There are two pharmaceutical industries in India -The first sells its produce in large volumes in quality-conscious United States, the gold standard, while the second sells chalta hai medicine within the country without fear, notes Bhupesh Bhandari.
Dinesh Thakur, the Ranbaxy whistleblower, seems to be waging a lone battle against sub-standard medicine.
After the Supreme Court threw out his plea that sought "the creation of a framework for the recall of drugs and a commission to examine faulty drug approvals", Thakur has been diligently uploading information he has collated over the years on his website. It is an eye opener.
There are, in effect, two pharmaceutical industries in India that work in parallel: one compares with the best in the world and the second with the worst.
The first sells its produce in large volumes in quality-conscious United States, the gold standard, while the second sells chalta hai medicine within the country without fear.
To put it differently, the Indian pharmaceutical sector, which makes the finest medicine in the world, sells sub-standard stuff to Indians.
This is because Indian regulation is lax.
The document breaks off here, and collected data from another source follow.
$ cat src/rtl/apb_timer_channel.sv
// One timer channel: prescaler, down-counter, raw interrupt and its control registers.
module apb_timer_channel
    import apb_timer_pkg::*;
#(
    parameter int WIDTH      = 32,
    parameter int INTACTIVEH = 1
) (
    input  logic             i_clk,
    input  logic             i_rst,
    input  logic             i_wr_load,
    input  logic             i_wr_bgload,
    input  logic             i_wr_ctrl,
    input  logic             i_wr_intclr,
    input  logic [31:0]      i_wdata,
    output logic [WIDTH-1:0] o_load,
    output logic [WIDTH-1:0] o_value,
    output ctrl_t            o_ctrl,
    output logic             o_ris,
    output logic             o_mis,
    output logic             o_timint
);

    localparam logic IDLE_LVL = 1'(INTACTIVEH == 0);

    ctrl_t               r_ctrl;
    logic [WIDTH-1:0]    r_load;
    logic [WIDTH-1:0]    r_value;
    logic [PRESC_W-1:0]  r_presc;
    logic                r_ris;
    logic                r_timint;

    logic [PRESC_W-1:0]  w_mask;
    logic                w_tick;
    logic                w_expire;

    // Free-running prescaler: a tick whenever its low PRE bits are all ones.
    assign w_mask   = PRESC_W'((32'd1 << r_ctrl.pre) - 32'd1);
    assign w_tick   = r_ctrl.en && ((r_presc & w_mask) == w_mask);
    assign w_expire = w_tick && (r_value == '0) && !i_wr_load;

    always_ff @(posedge i_clk or posedge i_rst) begin
        if (i_rst) begin
            r_ctrl   <= '0;
            r_load   <= '0;
            r_value  <= '0;
            r_presc  <= '0;
            r_ris    <= 1'b0;
            r_timint <= IDLE_LVL;
        end else begin
            if (i_wr_load) begin
                r_load  <= i_wdata[WIDTH-1:0];
                r_value <= i_wdata[WIDTH-1:0];
                r_presc <= '0;
            end else begin
                if (i_wr_bgload)
                    r_load <= i_wdata[WIDTH-1:0];
                r_presc <= r_ctrl.en ? r_presc + 1'b1 : '0;
                if (w_tick)
                    r_value <= (r_value == '0) ? (r_ctrl.oneshot ? '0 : r_load)
                                               : r_value - 1'b1;
            end

            // A software CTRL write overrides the one-shot self-disable.
            if (i_wr_ctrl)
                r_ctrl <= ctrl_unpack(i_wdata);
            else if (w_expire && r_ctrl.oneshot)
                r_ctrl.en <= 1'b0;

            if (w_expire)
                r_ris <= 1'b1;
            else if (i_wr_intclr)
                r_ris <= 1'b0;

            r_timint <= (r_ris & r_ctrl.ie) ^ IDLE_LVL;
        end
    end

    assign o_load   = r_load;
    assign o_value  = r_value;
    assign o_ctrl   = r_ctrl;
    assign o_ris    = r_ris;
    assign o_mis    = r_ris & r_ctrl.ie;
    assign o_timint = r_timint;

endmodule
--- config.mk ---
export PLATFORM = sky130hd
export DESIGN_NAME = piezo_scheduler
export DESIGN_NICKNAME = d
export VERILOG_FILES = /design/src/rtl/piezo_scheduler.sv
export SDC_FILE = /design/constraint.sdc
export NUM_CORES = 1
export LEC_CHECK = 0
export ABC_AREA = 1
export CORE_ASPECT_RATIO = 1.5
export CORE_MARGIN = 2
export CORE_UTILIZATION = 62
export CTS_CLUSTER_SIZE = 8
export DETAILED_ROUTE_END_ITERATION = 7
export GPL_TIMING_DRIVEN = 0
export PLACE_DENSITY = 0.84
export SYNTH_ARGS = -nofsm -noshare
export SYNTH_HDL_FRONTEND = slang
export SYNTH_SLANG_ARGS = --single-unit
--- constraint.sdc ---
create_clock -name clk -period 3.4 [get_ports clk]
set_clock_uncertainty 0.2 [all_clocks]
set_input_delay 0.34 -clock clk [delete_from_list [all_inputs] [get_ports clk]]
set_output_delay 0.34 -clock clk [all_outputs]
set_load 0.03 [all_outputs]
On their part, pharmaceutical companies argue, with a lot of justification, that India has become an impossible place to work in, thanks to the ever-expanding price controls, which leaves them with no money to upgrade their processes and machines.
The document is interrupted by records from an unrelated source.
$ cat config.mk
export PLATFORM = sky130hd
export DESIGN_NAME = edp_mul_seq
export DESIGN_NICKNAME = d
export VERILOG_FILES = /design/src/rtl/edp_mul_seq.sv
export SDC_FILE = /design/constraint.sdc
export NUM_CORES = 1
export LEC_CHECK = 0
export ABC_AREA = 0
export ABC_CLOCK_PERIOD_IN_PS = 2500
export CORE_UTILIZATION = 40
export DETAILED_ROUTE_END_ITERATION = 12
export HOLD_SLACK_MARGIN = 0.15
export MAX_ROUTING_LAYER = met4
export PLACE_DENSITY = 0.73
export SYNTH_ARGS = -nofsm -noshare
export SYNTH_HDL_FRONTEND = slang
export SYNTH_SLANG_ARGS = --single-unit
$ cat constraint.sdc
create_clock -name clk_edp_h -period 2.5 [get_ports clk_edp_h]
set_clock_uncertainty 0.05 [all_clocks]
set_input_delay 0.375 -clock clk_edp_h [delete_from_list [all_inputs] [get_ports clk_edp_h]]
set_output_delay 0.375 -clock clk_edp_h [all_outputs]
set_load 0.005 [all_outputs]
$ cat src/rtl/edp_mul_seq.sv
// edp_mul_seq: radix-2 Booth multiply step sequencer for the EDP slices; define EDP_MUL_STATS_EN to add a completed-multiply counter
module edp_mul_seq #(
  parameter int MAX_STEPS = 36
) (
  input  logic        clk_edp_h,
  input  logic        clk_mr_reset_h,
  input  logic        mul_start_h,
  input  logic [5:0]  mul_steps_h,
  input  logic        mul_abort_h,
  input  logic        edp_hold_h,
  input  logic        mq_35_h,
`ifdef EDP_MUL_STATS_EN
  output logic [15:0] mul_count_h,
`endif
  output logic        mul_busy_h,
  output logic        mul_done_h,
  output logic        ar_clr_h,
  output logic        mq_load_h,
  output logic [1:0]  ad_func_h,
  output logic        arx_shift_h,
  output logic        mq_shift_h,
  output logic [5:0]  step_count_h
);
  typedef enum logic [1:0] {IDLE, INIT, STEP, DONE} state_t;
  localparam logic [5:0] MAX_N = 6'(MAX_STEPS);
  state_t     state_q, state_d;
  logic [5:0] cnt_q, cnt_d, steps_clamped;
  logic       prev_q, prev_d, run;
  assign run = !edp_hold_h;
  assign steps_clamped = (mul_steps_h == 6'd0 || mul_steps_h > MAX_N) ? MAX_N : mul_steps_h;
  // state, remaining-step count and previously examined multiplier bit
  always_ff @(posedge clk_edp_h) begin
    if (clk_mr_reset_h) begin
      state_q <= IDLE;
      cnt_q   <= '0;
      prev_q  <= 1'b0;
    end else begin
      state_q <= state_d;
      cnt_q   <= cnt_d;
      prev_q  <= prev_d;
    end
  end
  // next state: abort beats hold, hold freezes everything, start only counts in IDLE
  always_comb begin
    state_d = state_q;
    cnt_d   = cnt_q;
    prev_d  = prev_q;
    if (state_q == IDLE) begin
      if (mul_start_h) begin
        state_d = INIT;
        cnt_d   = steps_clamped;
        prev_d  = 1'b0;
      end
    end else if (mul_abort_h) begin
      state_d = IDLE;
      cnt_d   = '0;
    end else if (run) begin
      case (state_q)
        INIT: state_d = STEP;
        STEP: begin
          prev_d  = mq_35_h;
          cnt_d   = cnt_q - 6'd1;
          state_d = (cnt_q == 6'd1) ? DONE : STEP;
        end
        default: state_d = IDLE;
      endcase
    end
  end
  // control decode from registered state; hold masks every strobe, AD follows Booth pair {mq_35, prev}
  always_comb begin
    mul_busy_h   = state_q != IDLE;
    ar_clr_h     = state_q == INIT && run;
    mq_load_h    = state_q == INIT && run;
    arx_shift_h  = state_q == STEP && run;
    mq_shift_h   = state_q == STEP && run;
    mul_done_h   = state_q == DONE && run;
    ad_func_h    = arx_shift_h ? {mq_35_h & ~prev_q, ~mq_35_h & prev_q} : 2'b00;
    step_count_h = cnt_q;
  end
`ifdef EDP_MUL_STATS_EN
  logic [15:0] mul_count_q;
  assign mul_count_h = mul_count_q;
  // saturating count of done pulses
  always_ff @(posedge clk_edp_h) begin
    if (clk_mr_reset_h) mul_count_q <= '0;
    else if (mul_done_h && mul_count_q != 16'hFFFF) mul_count_q <= mul_count_q + 16'd1;
  end
`endif
endmodule

==> impl_metrics.ini <==
[outcome]
status = finished with violations
violations = DRC

[global_routing]
met2_usage_pct = 32.1
met1_usage_pct = 28.6
grt.total_usage_pct = 21.7
grtUsageMet3_pct = 7.50
overflow = 0
busiest_layer = met2
first_global_vias = 693
grt_max_degree = 13
grt_pass1_wl_um = 2960
antenna_found_initial = 0

[drt]
wire_per_inst_um = 13.4
drc = 2
viasPerCell = 5.68
wl_um = 1760
vias = 744
dr.pass1.iters = 8
drtIter0Drc = 25
ant_nets = 0

[critical_path]
crit_path_max_fanout = 12
path_class = flop to output port
slowest_stage = clkdlybuf4s50_1
path_common_cell = inv_1
max_stage_delay_ns = 0.51
rr_endpoint = step_count_h[1]
cp.required_ns = 2.08
endpoint_kind = output port
r2r_start = state_q[0]
ff2ff_path_depth = 6
path_cells = inv_1 -> ha_1 -> inv_1 -> clkdlybuf4s50_1
start_kind = flop
rrSetupSlack_ns = 0.42
critPathArrivalTime_ns = 1.79

[pwr]
p_leak_uw = 0.000385
ir_drop_uv = 445
power_density_nw_per_um2 = 482

[min_path]
hp-start = step_count_h[5]
min_to = step_count_h[5]
hold_class = flop to flop
holdPathStages = 2

[floorplan]
die-area_um2 = 1890
rows = 14
die_x_um = 43.5
die_h_um = 43.5
initial_core_util_pct = 44.1
pin_count = 26
core-area_um2 = 1560

[logic_synthesis]
netlist_area_um2 = 688
synth_flop_cell = dfxtp_1
syn_nets = 108
synthCells = 90
ys_types = 34
async_flop_share_pct = 0
ys_warn_count = 0
ys_seq_area_share_pct = 26.2
synth_edf_count = 0
syn_avg_cell_area_um2 = 7.65
ys_ff_latch = 9

[placement]
numPortBuffers = 25
dp_slack_ns = 0.319
place_congestion = 0.828
dpl.hpwl_um = 1300

[layout]
area_growth_pct = 40.2
n_antenna_cell = 0
fin_nets = 134
drive_gt1_share_pct = 5.22

[run]
maxCapViolCount = 0

[timing]
max_freq_ghz = 0.451
fin_crit_ns = 2.22
hold_viol = 0
rsz0062_at_grt = no
maxSlewViolCount = 0
setup_tns_ns = 0
maxSlewHeadroom_pct = 72.6
fin_crit_sh_pct = 88.7
setup_viol = 0
worst_pin_slew_ns = 0.408
setup_ws_ns = 0.283

[cts]
clk-insertion-delay-late_ns = 0.27
h-tree-depth = 1
cts_setup_buffers = 0
cts_tree = done
cts-root-buf = clkbuf_4
postCtsHoldBufs = 0
numCtsBuffers = 3
clock-sinks = 9
cts.path.max_buffers = 2
cts-resized-gates = 0
clkTransAtPathRegs_ns = 0.05
[where the power goes]
part / leakage (uW) / switching (uW) / internal [uW] / total [uW]
sequential: 0.0000739 / 20.0 / 158 / 178
clock: 0.0000150 / 53.7 / 61.5 / 115
combinational: 0.000296 / 82.6 / 89.1 / 172
[worst max path at each step]
| stage | startpoint | to |
|---|---|---|
| after floorplan | state_q[0] | step_count_h[0] |
| after global placement | edp_hold_h | ad_func_h[1] |
| after detailed placement | edp_hold_h | ad_func_h[1] |
| after CTS | state_q[0] | mul_busy_h |
| after global routing | state_q[0] | ad_func_h[1] |
| final | state_q[0] | mul_busy_h |
[sequential cells by signal, indices dropped and copies added, names as in the netlist]
name and cells:
step_count_h 6, state_q 2, prev_q 1
[metal layers]
layer  share of wire, %  vias to the layer above  routed length, um
met4                1.4                        0                 25
li1                   -                      376                  -
met5                  0                        -                  0
met1                 48                      333                840
met3                8.3                        4                146
met2                 42                       31                744
[cells by family after synthesis]
kind of cell             synth area share [%]
adder cells (fa/ha/maj)                  10.9
buffers and inverters                    8.91
flip-flops                               26.2
AND/OR/NAND/NOR                          23.5
AO/OA/AOI/OAI                            30.5
[final cells by class]
| cell class | instances | area, um^2 |
|---|---|---|
| clock buffers | 4 | 26.3 |
| fillers | 140 | 594 |
| inverters | 9 | 33.8 |
| multi-input cells | 67 | 447 |
| flip-flops and latches | 9 | 180 |
| well taps | 16 | 20.0 |
| repair buffers | 26 | 258 |
[per-stage QoR]
step	instances	instance area, um^2	hold slack, ns	power [uW]	util [%]
floorplan	90	688	0.427	273	-
global placement	127	938	0.441	348	60.2
detailed placement	127	938	0.441	348	60.2
CTS	131	965	0.451	465	61.9
global route	131	965	0.491	496	61.9
finish	131	965	0.444	465	61.9
[cell usage after synthesis (2+ instances only)]
cell | n | area [um^2]
dfxtp_1 | 9 | 180
buf_4 | 2 | 15.0
nor3b_1 | 4 | 30.0
a211oi_1 | 2 | 15.0
ha_1 | 6 | 75.1
nor2_1 | 9 | 33.8
o21ai_0 | 7 | 35.0
a311oi_1 | 2 | 17.5
o211ai_1 | 2 | 15.0
nand3_1 | 2 | 10.0
nand2_1 | 4 | 15.0
nor2b_1 | 3 | 18.8
a21oi_1 | 7 | 35.0
nand2b_1 | 2 | 12.5
o31a_1 | 2 | 17.5
inv_1 | 9 | 33.8
[placed cells by master (no fill, tap or decap)]
| master | count |
|---|---|
| clkdlybuf4s50_1 | 25 |
| o2111ai_1 | 1 |
| nor3b_1 | 4 |
| nand2_1 | 4 |
| o211ai_1 | 2 |
| clkbuf_4 | 3 |
| a221oi_1 | 1 |
| ha_1 | 6 |
| o31a_1 | 2 |
| buf_4 | 1 |
| o21a_1 | 1 |
| or4_4 | 1 |
| a221o_1 | 1 |
| dfxtp_1 | 9 |
| nor2b_1 | 3 |
| nand3_1 | 2 |
| o32ai_1 | 1 |
| and3_1 | 1 |
| inv_1 | 9 |
| a21o_1 | 1 |
| a311oi_1 | 2 |
| a211oi_1 | 2 |
| or2_2 | 1 |
| nor2_1 | 9 |
| or3_1 | 1 |
| nor3_1 | 1 |
| o211a_1 | 1 |
| nor4_1 | 1 |
| a21oi_1 | 7 |
| clkbuf_1 | 1 |
| o31ai_1 | 1 |
| a31oi_1 | 1 |
| o21ai_0 | 7 |
| nand2b_1 | 2 |
[critical path, delay by kind of cell (launching register included)]
kind	cells	cell delay (ns)
buffers and inverters	3	0.76
flip-flops	1	0.43
adder cells (fa/ha/maj)	1	0.34
(Power assumes the default switching activity.)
Thakur, through his research, has brought valuable new insights into the debate.
The bigger players often blame the smaller ones - the long tail of pharmaceutical companies - for the mess.
The smaller companies, the argument goes, cannot have production units of a high standard and they resist all demand for stricter regulation because it will put them out of business.
Thakur's work shows that this is not the complete picture: the big companies too are responsible for the sub-standard drugs in the market.
To prove this, he has painstakingly accessed several blacklists complied from time to time - these contain many big names of the pharmaceutical world as well as a host of public sector units.
Thakur has included the lists of the Medical Stores Organisation that does all the public procurement for the Union ministry of health, various states and railways.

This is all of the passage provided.